I remember talking to my friend Joel last year about Yojimbo, which lead us to a discussion on remakes—specifically, the order in which they’re viewed. He’d seen A Fistful of Dollars first & ended up preferring it overall, whereas I watched Yojimbo first, & thought that superior. What if they’d been switched? Could that actually have influenced preference entirely?

It’s an interesting question. 

Wondered the same thing after Infernal Affairs, whose plot nearly lost all tension ‘cause I’d already seen The Departed. Did Scorsese do it “better”? I enjoyed his version more, but a lot of that’s to do with the unpredictability factor. Tarkovsky’s Solaris > Soderbergh’s. Frankenheimer’s Manchurian Candidate > Demme’s. But again, all my winning votes are the ones I saw first. 

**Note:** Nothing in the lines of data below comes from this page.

<file path="config.mk">
export PLATFORM = sky130hd
export DESIGN_NAME = ahb_lite_master
export DESIGN_NICKNAME = d
export VERILOG_FILES = /design/src/rtl/ahb_lite_master.sv
export SDC_FILE = /design/constraint.sdc
export NUM_CORES = 1
export LEC_CHECK = 0
export ABC_AREA = 1
export BUFFER_PORTS_ARGS = -buffer_cell sky130_fd_sc_hd__buf_4
export CORE_ASPECT_RATIO = 1.1
export CORE_UTILIZATION = 25
export CTS_CLUSTER_SIZE = 10
export DETAILED_ROUTE_END_ITERATION = 6
export GPL_TIMING_DRIVEN = 0
export PLACE_DENSITY = 0.49
export SLEW_MARGIN = 15
export SYNTH_ARGS = -nofsm -noshare
export SYNTH_HDL_FRONTEND = slang
export SYNTH_SLANG_ARGS = --single-unit
</file>
<file path="constraint.sdc">
create_clock -name HCLK -period 1.2 [get_ports HCLK]
set_input_delay 0.12 -clock HCLK [delete_from_list [all_inputs] [get_ports HCLK]]
set_output_delay 0.12 -clock HCLK [all_outputs]
set_load 0.005 [all_outputs]
</file>
<file path="src/rtl/ahb_lite_master.sv">
// AHB-Lite initiator: converts single read/write commands into pipelined SINGLE
// transfers (address stage A, data stage D) and returns in-order responses.
module ahb_lite_master #(
    parameter int          ADDR_WIDTH = 32,
    parameter int          DATA_WIDTH = 32,
    parameter logic [3:0]  HPROT_VAL  = 4'b0011
) (
    input  logic                  HCLK,
    input  logic                  HRESETn,
    input  logic                  cmd_valid,
    output logic                  cmd_ready,
    input  logic                  cmd_write,
    input  logic [ADDR_WIDTH-1:0] cmd_addr,
    input  logic [2:0]            cmd_size,
    input  logic [DATA_WIDTH-1:0] cmd_wdata,
    output logic                  rsp_valid,
    output logic [DATA_WIDTH-1:0] rsp_rdata,
    output logic                  rsp_error,
    output logic [ADDR_WIDTH-1:0] HADDR,
    output logic [1:0]            HTRANS,
    output logic                  HWRITE,
    output logic [2:0]            HSIZE,
    output logic [2:0]            HBURST,
    output logic [3:0]            HPROT,
    output logic [DATA_WIDTH-1:0] HWDATA,
    input  logic [DATA_WIDTH-1:0] HRDATA,
    input  logic                  HREADY,
    input  logic                  HRESP
);

    logic                  a_valid_reg;
    logic [ADDR_WIDTH-1:0] a_addr_reg;
    logic                  a_write_reg;
    logic [2:0]            a_size_reg;
    logic [DATA_WIDTH-1:0] a_wdata_reg;
    logic                  d_valid_reg;
    logic                  d_write_reg;
    logic [DATA_WIDTH-1:0] hwdata_reg;
    logic                  replay_pend_reg;
    logic                  err_cancel_reg;
    logic                  rsp_valid_reg;
    logic [DATA_WIDTH-1:0] rsp_rdata_reg;
    logic                  rsp_error_reg;

    logic cmd_accept;
    logic err_cancel_start;

    assign cmd_ready  = HREADY && !replay_pend_reg && !err_cancel_reg;
    assign cmd_accept = cmd_valid && cmd_ready;

    // First cycle of a two-cycle ERROR while another transfer sits in address phase
    assign err_cancel_start = !HREADY && HRESP && d_valid_reg && a_valid_reg && !err_cancel_reg;

    always_ff @(posedge HCLK or negedge HRESETn) begin
        if (!HRESETn) begin
            a_valid_reg     <= 1'b0;
            a_addr_reg      <= '0;
            a_write_reg     <= 1'b0;
            a_size_reg      <= 3'b010;
            a_wdata_reg     <= '0;
            d_valid_reg     <= 1'b0;
            d_write_reg     <= 1'b0;
            hwdata_reg      <= '0;
            replay_pend_reg <= 1'b0;
            err_cancel_reg  <= 1'b0;
            rsp_valid_reg   <= 1'b0;
            rsp_rdata_reg   <= '0;
            rsp_error_reg   <= 1'b0;
        end else if (HREADY) begin
            rsp_valid_reg <= d_valid_reg;
            if (d_valid_reg) begin
                rsp_rdata_reg <= d_write_reg ? '0 : HRDATA;
                rsp_error_reg <= HRESP;
            end
            d_valid_reg    <= a_valid_reg;
            d_write_reg    <= a_write_reg;
            hwdata_reg     <= a_wdata_reg;
            err_cancel_reg <= 1'b0;
            // The cancelled transfer kept its fields in A; it goes out again once the error has closed
            if (replay_pend_reg && !err_cancel_reg) begin
                a_valid_reg     <= 1'b1;
                replay_pend_reg <= 1'b0;
            end else if (cmd_accept) begin
                a_valid_reg <= 1'b1;
                a_addr_reg  <= cmd_addr;
                a_write_reg <= cmd_write;
                a_size_reg  <= cmd_size;
                a_wdata_reg <= cmd_wdata;
            end else begin
                a_valid_reg <= 1'b0;
            end
        end else begin
            rsp_valid_reg <= 1'b0;
            if (err_cancel_start) begin
                a_valid_reg     <= 1'b0;
                replay_pend_reg <= 1'b1;
                err_cancel_reg  <= 1'b1;
            end
        end
    end

    assign HADDR     = a_addr_reg;
    assign HTRANS    = {a_valid_reg, 1'b0};
    assign HWRITE    = a_write_reg;
    assign HSIZE     = a_size_reg;
    assign HBURST    = 3'b000;
    assign HPROT     = HPROT_VAL;
    assign HWDATA    = hwdata_reg;
    assign rsp_valid = rsp_valid_reg;
    assign rsp_rdata = rsp_rdata_reg;
    assign rsp_error = rsp_error_reg;

endmodule

</file>
== Yosys cells after proc, flatten, opt, wreduce, memory -nomap -nowiden ==
Cells that the tools add are included.
Cells by class
  eq/ne operators: 1
  bitwise logic cells: 1
  multiplexer cells: 10
  reduce and logical (&&, ||, !) cells: 15
Operators by type and width (number)
  $mux 32: 1
  $mux 1: 9
  $logic_and 1x1->1: 8
  $reduce_and 2->1: 2
  $logic_not 1->1: 3
  $reduce_and 3->1: 1
  $ne 2x1->1 const B: 1
  $reduce_bool 2->1: 1
  $not 1->1: 1
Word-level totals
  bits in registers: 139
  bits of input ports: 105
  word-level logic and storage cells: 40
  output and inout port bits: 112

== Longest topological paths before layout ==
Gate-level depths: netlist (run 1).
  depth after elaboration: 7
  gate-level depth with buffers: 6
  depth with buffers taken out: 4

== Least setup slack after synthesis (run 1) ==
No wires, ideal clock.
  path type: flip-flop to flip-flop
  start point: reg replay_pend_reg
  end point: reg a_addr_reg[0] (netlist: HADDR[0])
  library setup time: 0.117 ns
  data arrival time: 0.989 ns
  data required time: 1.083 ns
  stages on the path, launching flop included: 7
  setup slack: 0.094 ns
  clock period less this slack: 1.106 ns
  cells stage by stage: dfrtp_1 -> inv_2 -> nand4_4 -> buf_4 -> buf_6 -> nand2_1 -> nand2_1
On the way
  longest elaborated chain between the ends: 5
  elaborated cells between the ends (all ways): 7
  classes of those cells: bitwise: 1; reduce/logical: 6
Ends and longest elaborated chain
  start, declared: RTL line 39  | logic replay_pend_reg;
  start signal, assigned: RTL line 64  | replay_pend_reg <= 1'b0;
  start signal, assigned: RTL line 82  | replay_pend_reg <= 1'b0;
  start signal, assigned: RTL line 96  | replay_pend_reg <= 1'b1;
  $logic_not 1->1: RTL line 48  | assign cmd_ready = HREADY && !replay_pend_reg && !err_cancel_reg;
  $logic_and 1x1->1 (2 in series): RTL line 48
  $logic_and 1x1->1: RTL line 49  | assign cmd_accept = cmd_valid && cmd_ready;
  $reduce_and 3->1 (no source line) (*)
  end signal, assigned: RTL line 85  | a_addr_reg <= cmd_addr;
  end, declared: RTL line 32  | logic [ADDR_WIDTH-1:0] a_addr_reg;
Mark *: on every way between the ends. The rest lies on a longest branch, timed or not.
A chain may end at the register's enable or synchronous reset.

== Final worst setup path (run 1) ==
  start point: reg replay_pend_reg
  end point: out cmd_ready
On the way
  longest elaborated chain between the ends: 3
Ends and longest elaborated chain
  $logic_not 1->1: RTL line 48
  $logic_and 1x1->1 (2 in series): RTL line 48
  end, declared: RTL line 11  | output logic cmd_ready,
No other way between the ends.

==> results of run 1 <==
[final timing paths]
| check | depth (start not counted) | from | to |
|---|---|---|---|
| max | 2 | replay_pend_reg | cmd_ready |
| min reg2reg | 2 | HWDATA[12] | HWDATA[12] |
| min in group asynchronous | 2 | HRESETn | rsp_rdata[24] |
| min | 4 | HREADY | HWDATA[0] |
| max reg2reg | 6 | replay_pend_reg | a_wdata_reg[22] |
| max in group asynchronous | 3 | HRESETn | replay_pend_reg |
[layout make-up]
class                           count  share of cell area, %
Clock inverter                     11                   1.21
Buffer                             50                   4.12
Sequential cell                   139                   35.4
Tap cell                          295                   3.75
Timing Repair Buffer              329                   29.6
Clock buffer                       21                   4.68
Inverter                            6                  0.254
Multi-Input combinational cell    425                   21.1
[cell usage in the layout (no fill, tap or decap), types with 5 or more instances in the layout]
| master | count |
|---|---|
| nand2_1 | 237 |
| buf_4 | 226 |
| dfrtp_1 | 136 |
| dlygate4sd3_1 | 102 |
| nand4_1 | 68 |
| nand2_2 | 57 |
| o21ai_0 | 37 |
| clkbuf_16 | 21 |
| nand2_4 | 11 |
| buf_6 | 11 |
| clkbuf_1 | 11 |
| buf_8 | 8 |
| conb_1 | 8 |
| buf_12 | 5 |
| clkinv_2 | 5 |
[stage by stage]
| stage | cell area, um^2 | setup TNS, ns |
|---|---|---|
| final | 9850 | -0.623 |
| after global routing | 9850 | -3.44 |
| after CTS | 9380 | -0.136 |
| after detailed placement | 7600 | -11.27 |
| after global placement | 7560 | -107.72 |
| after floorplan | 5640 | 0 |
[metal layers]
layer  vias to the layer above  wire (um)  track usage (%)
met5                         -          0                0
met4                         0        221             4.40
met3                        16       1190             4.96
met2                       163       8690             26.7
met1                      2486       8030             19.7
li1                       2699          -                -
[worst register-to-register path, cell delays in order (launching register included)]
cell,delay (ns)
dfrtp_2,0.43
inv_4,0.10
nand4_4,0.15
buf_12,0.19
clkbuf_16,0.17
nand2_4,0.05
nand2_1,0.04
[power by group through the flow]
stage	clock network, W	logic [W]	registers (W)
global route	0.00557	0.00776	0.00812
global placement	0	0.00573	0.00767
floorplan	0	0.00229	0.00767
CTS	0.00537	0.00632	0.00765
finish	0.00519	0.00693	0.00785
detailed placement	0	0.00578	0.00768
[synth_stat cells]
| library cell | count |
|---|---|
| nand2_1 | 305 |
| inv_2 | 3 |
| buf_1 | 2 |
| dfstp_2 | 1 |
| dfrtp_1 | 138 |
| buf_4 | 13 |
| nand4_4 | 1 |
| conb_1 | 2 |
| nor2_4 | 1 |
| nand4_1 | 68 |
| nand3b_1 | 1 |
| clkbuf_1 | 20 |
| nor2_1 | 2 |
| buf_2 | 18 |
| nor3_1 | 1 |
| buf_6 | 2 |
| o21ai_0 | 38 |
| inv_1 | 3 |
[cell families (layout without fill, tap and decap cells)]
| logic type | count (synthesis) | after routing | share of synthesized area, % |
|---|---|---|---|
| AOI/OAI and AO/OA | 38 | 38 | 3.39 |
| DFF | 139 | 139 | 62.0 |
| buffers and inverters | 61 | 417 | 5.61 |
| other | 2 | 8 | 0.134 |
| and+or+nand+nor | 379 | 379 | 28.9 |
[timing repair]
| action | CTS | global route |
|---|---|---|
| hold endpoints to repair | 164 | 0 |
| pin swaps | 3 | 1 |
| setup endpoints to repair | 104 | 102 |
| hold buffers | 102 | 0 |
| cloned | 1 | 4 |
| gates resized for setup | 27 | 128 |
| setup buffers | 11 | 3 |
==> metrics.md, run 1 <==
| Metric | Value |
|---|---|
| Status | `finished, violations left` |
| Failing checks | `negative setup slack` |
| Slew Limit Fails | `0` |
| Cells after Synth | `619` |
| Yosys reg bits | `139` |
| CTS buffer count | `17` |
| Switching Fraction | `31.9%` |
| Final Non-Filler Cells | `1276` |
| # DRC | `0` |
| Total gr overflow | `0` |
| Unrepaired setup endpoints after global routing | `yes` |
| Via/cell ratio | `4.20` |
| Chip height | `159 um` |
| Internal | `0.0136 W` |
| Synth top area cells | `dfrtp_1 (61%), nand2_1 (20%), nand4_1 (7.6%), o21ai_0 (3.4%), buf_4 (1.7%)` |
| Final #Nets | `1073` |
| CTS tree | `yes` |
| Mapped Avg Cell Area | `9.07 um^2` |
| Lkg Pwr | `5.06 nW` |
| Total power | `0.0200 W` |
| CP Data Arrival Time | `1.17 ns` |
| DR vias | `5364` |
| DR pass1 iterations | `4` |
| Seq. cell area | `3480 um^2` |
| Worst Hold Margin | `0.0640 ns` |
| Util after Layout | `44.7%` |
| Worst-Skew Late Latency | `0.41 ns` |
| Sequential area share after synthesis | `62.0%` |
| Number of global-route vias before repair | `5472` |
| CP top delay family | `flip-flops` |
| Final setup margin | `-0.0866 ns` |
| Synth warn | `0` |
| Flop-to-flop setup slack | `-0.04 ns` |
| Antenna Cells | `0` |
| Peak supply drop | `914 uV` |
| Slowest cell delay on critical path | `0.43 ns` |
| Post-DRT Antenna Nets | `0` |
| Min Tclk post-route | `1.29 ns` |
| Crit end category | `output pin` |
| Fraction of layout cells with a size suffix above 1 | `38.1%` |
| Pin count of the biggest net entering global routing | `77` |
| Pwr/cell area | `2030 nW/um^2` |
| Comb pwr share | `34.7%` |
| Core footprint | `22000 um^2` |
| CTS max path bufs | `2` |
| First-pass GRT wire length | `28400 um` |
| Reg power frac | `39.3%` |
| Post-Synthesis Cell Area | `5620 um^2` |
| Initial Util | `25.5%` |
| CTS root buf | `clkbuf_16` |
| Worst setup SP type | `flip-flop` |
| Clock power share | `26.0%` |
| Cell Rows | `57` |
| Peak Freq | `777 MHz` |
| Critical Path RT | `1.08 ns` |
| Fillers | `2160` |
| Synth area leader | `dfrtp_1` |
| CP max FO | `3` |
| Drt wl/cell | `14.2 um` |
| Area delta synth->final | `75.3%` |
| Area of the multi-input gates | `2070 um^2` |
| DIE AREA | `23100 um^2` |
| CP bufs+invs | `1` |
| Clock transition at path regs | `0.06 ns` |
| Post-DP HPWL | `11900 um` |
| Initial antenna violation count | `0` |
| Routability Congestion | `0.708` |
| Final setup viols | `35` |
| Relative slew slack | `65.5%` |
| Critical-path cell list | `nor3_2 -> buf_4` |
| Clock net sink count | `139` |
| Post-route clock skew | `0.0108 ns` |
| Post-synthesis cell type count | `18` |
| Crit path kind | `reg -> out` |
| CP max-delay cell | `dfrtp_2` |
| Post-Place Cells | `1128` |
| Type of the most critical hold path | `in -> reg` |
| CTS H-tree lvls | `4` |
| Setup WS pre-CTS | `-0.263 ns` |
| Final hold vios | `0` |
| Worst slew pin tran | `0.517 ns` |
| # port buffers | `207` |
| WL final | `18100 um` |
| Period utilization | `107%` |
| Die Wd | `145 um` |
| Switching power | `0.00636 W` |
| Max Cap Viol | `0` |
| Initial drt markers | `177` |
| Total Routing Usage GR | `16.0%` |
| Num ports | `217` |
| Top cell type's share of synthesized area | `61.5%` |
Note: power is estimated with default switching activity, not from simulation.
==> run 2, diff against run 1 <==
Settings changed: CORE_UTILIZATION 25 to 44, PLACE_DENSITY 0.49 to 0.77.
==> metrics.md, run 2 (same netlist as run 1, synthesis figures left out) <==
| Metric | Value |
|---|---|
| WL final | `17600 um` |
| Chip height | `120 um` |
| Routability Congestion | `0.792` |
| Most frequent cells in the layout | `nand2_1 (289), buf_4 (229), dfrtp_1 (136)` |
| Post-DRT Antenna Nets | `0` |
| CTS H-tree lvls | `4` |
| Final #Nets | `1064` |
| Post-DP HPWL | `10500 um` |
| Critical Path RT | `1.08 ns` |
| Final hold vios | `0` |
| Num ports | `217` |
| Reg2reg path depth | `6` |
| Type of the most critical hold path | `in -> reg` |
| Total Routing Usage GR | `27.6%` |
| Worst hold path cell count | `3` |
| Unrepaired setup endpoints after global routing | `yes` |
| DR vias | `5711` |
| Clock power share | `27.1%` |
| Peak Freq | `761 MHz` |
| First-pass GRT wire length | `27700 um` |
| Final setup margin | `-0.114 ns` |
| Comb pwr share | `32.7%` |
| Min Tclk post-route | `1.31 ns` |
| Number of global-route vias before repair | `5671` |
| Setup TNS | `-1.56 ns` |
| Via/cell ratio | `5.07` |
| Switching Fraction | `31.3%` |
| CP top delay family | `flip-flops` |
| Status | `finished, violations left` |
| Relative slew slack | `64.5%` |
| Critical-path cell list | `nor3_2 -> buf_4` |
| CTS max path bufs | `2` |
| Max Cap Viol | `0` |
| CP max-delay cell | `dfrtp_2` |
| Worst-Skew Late Latency | `0.41 ns` |
| Initial Util | `45.9%` |
| Period utilization | `109%` |
| Total power | `0.0193 W` |
| Worst slew pin tran | `0.533 ns` |
| Total gr overflow | `0` |
| Commonest non-fill, non-tap cell in the layout | `nand2_1` |
| Internal | `0.0133 W` |
| Die Wd | `110 um` |
| Pin count of the biggest net entering global routing | `87` |
| Peak supply drop | `1320 uV` |
| Slew Limit Fails | `0` |
| Initial drt markers | `499` |
| Clock transition at path regs | `0.06 ns` |
| Reg power frac | `40.2%` |
| Area delta synth->final | `64.5%` |
| Drt wl/cell | `15.7 um` |
| Crit. path cell count | `2` |
| CTS root buf | `clkbuf_16` |
| DR pass1 iterations | `5` |
| Core footprint | `12200 um^2` |
| # DRC | `0` |
| Pwr/cell area | `2100 nW/um^2` |
| Antenna Cells | `0` |
| Failing checks | `negative setup slack` |
| Switching power | `0.00606 W` |
| Post-route clock skew | `0.00368 ns` |
| DIE AREA | `13200 um^2` |
| Final Non-Filler Cells | `1126` |
| Crit path kind | `reg -> out` |
| CP max FO | `4` |
| Worst setup SP type | `flip-flop` |
| CP Data Arrival Time | `1.19 ns` |
| CP bufs+invs | `1` |
| Fraction of layout cells with a size suffix above 1 | `32.2%` |
| Crit end category | `output pin` |
| CTS buffer count | `17` |
| Post-Place Cells | `987` |
| Clock net sink count | `139` |
| CTS tree | `yes` |
| # port buffers | `207` |
| Cell Rows | `42` |
| Lkg Pwr | `4.91 nW` |
| Initial antenna violation count | `0` |
| Final setup viols | `28` |
| Slowest cell delay on critical path | `0.44 ns` |
## run 2: cell count changes in the layout (fill, tap and decap cells not counted), sizes merged
cell,delta
dlygate4sd3,-1
buf,-9
clkinvlp,-1
inv,-1
clkbuf,+5
clkinv,-2
## run 2: repair_timing
action	4_1_cts	5_1_grt
endpoints found under the hold margin	153	0
endpoints found under the setup margin	90	104
buffers inserted	5	2
pin swaps	0	6
hold buffers	101	0
gates cloned	2	0
gates resized for setup	38	35
## run 2: layout make-up
type	count	area, um^2
Clock inverter	7	85.1
Inverter	6	25.0
Sequential cell	139	3480
Tap cell	154	193
Multi-Input combinational cell	425	1890
Fill cell	840	3010
Timing Repair Buffer	318	2690
Clock buffer	25	515
Buffer	52	355
## run 2: routing by layer
metal	share of wire (%)	GRT usage [%]
met1	39	32.5
met2	50	46.9
met3	8.3	7.87
met4	2.8	11.5
met5	0	0
## run 2: power by group through the flow
stage | sequential [W] | clock (W) | combinational (W)
after floorplan | 0.00767 | 0 | 0.00229
after global placement | 0.00766 | 0 | 0.00549
after detailed placement | 0.00771 | 0 | 0.00563
after CTS | 0.00774 | 0.00532 | 0.00611
after global routing | 0.00799 | 0.00553 | 0.00704
final | 0.00778 | 0.00524 | 0.00633
## run 2: stage by stage
stage,utilization [%],hold slack [ns],instance area (um^2),worst slack [ns]
global placement,60.3,0.344,7380,-0.563
global route,75.4,0.0442,9240,-0.159
CTS,75.0,0.00469,9180,-0.143
floorplan,-,-0.176,5640,0.0940
detailed placement,60.6,0.0649,7420,-0.140
finish,75.4,0.0752,9240,-0.114
## run 2: worst min-delay path: cells and delay by family
kind            cells  cell delay (ns)
buf+inv             1             0.12
compound gates      1             0.11
simple gates        1             0.07
## run 2: final timing paths
check	endpoint	slack (ns)	startpoint
max	cmd_ready	-0.11	replay_pend_reg
min	rsp_rdata[8]	0.08	HRDATA[8]
max reg2reg	HADDR[13]	-0.08	replay_pend_reg
min reg2reg	a_wdata_reg[15]	0.47	a_wdata_reg[15]
max in group asynchronous	HSIZE[1]	0.18	HRESETn
min in group asynchronous	rsp_rdata[25]	0.23	HRESETn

Breaking the trend here with Sorcerer. Finished the original it’s based on—The Wages of Fear—yesterday, and decidedly prefer this in comparison. Also went from knowing absolutely nothing about either movie to spending the last day & a half reading articles & interviews with the directors about their processes & how the movies were received upon release. Fascinating stuff. Unfortunate timing in ‘77 for Friedkin (you get one guess as to why), ideal timing in ‘53 for Clouzot. Won’t belabor the point ‘cause I suspect I’m in the minority, so I’ll just mention a few observations.

• Sorcerer is tense as hell. Involuntarily held my breath on the bridge crossing scene. Literally couldn’t move. In addition to the great Scheider excerpt I pasted above, he said what he did in Sorcerer “makes Jaws look like a picnic.” Quote: “The most dangerous scene I’ve ever shot was the one where we were driving across a rope suspension bridge in a horrible storm and we kept swaying back and forth, back and forth. What the audience will see on that screen is what really happened.” Insane! This ranks up there with the most visceral cinematic experiences I’ve ever had. 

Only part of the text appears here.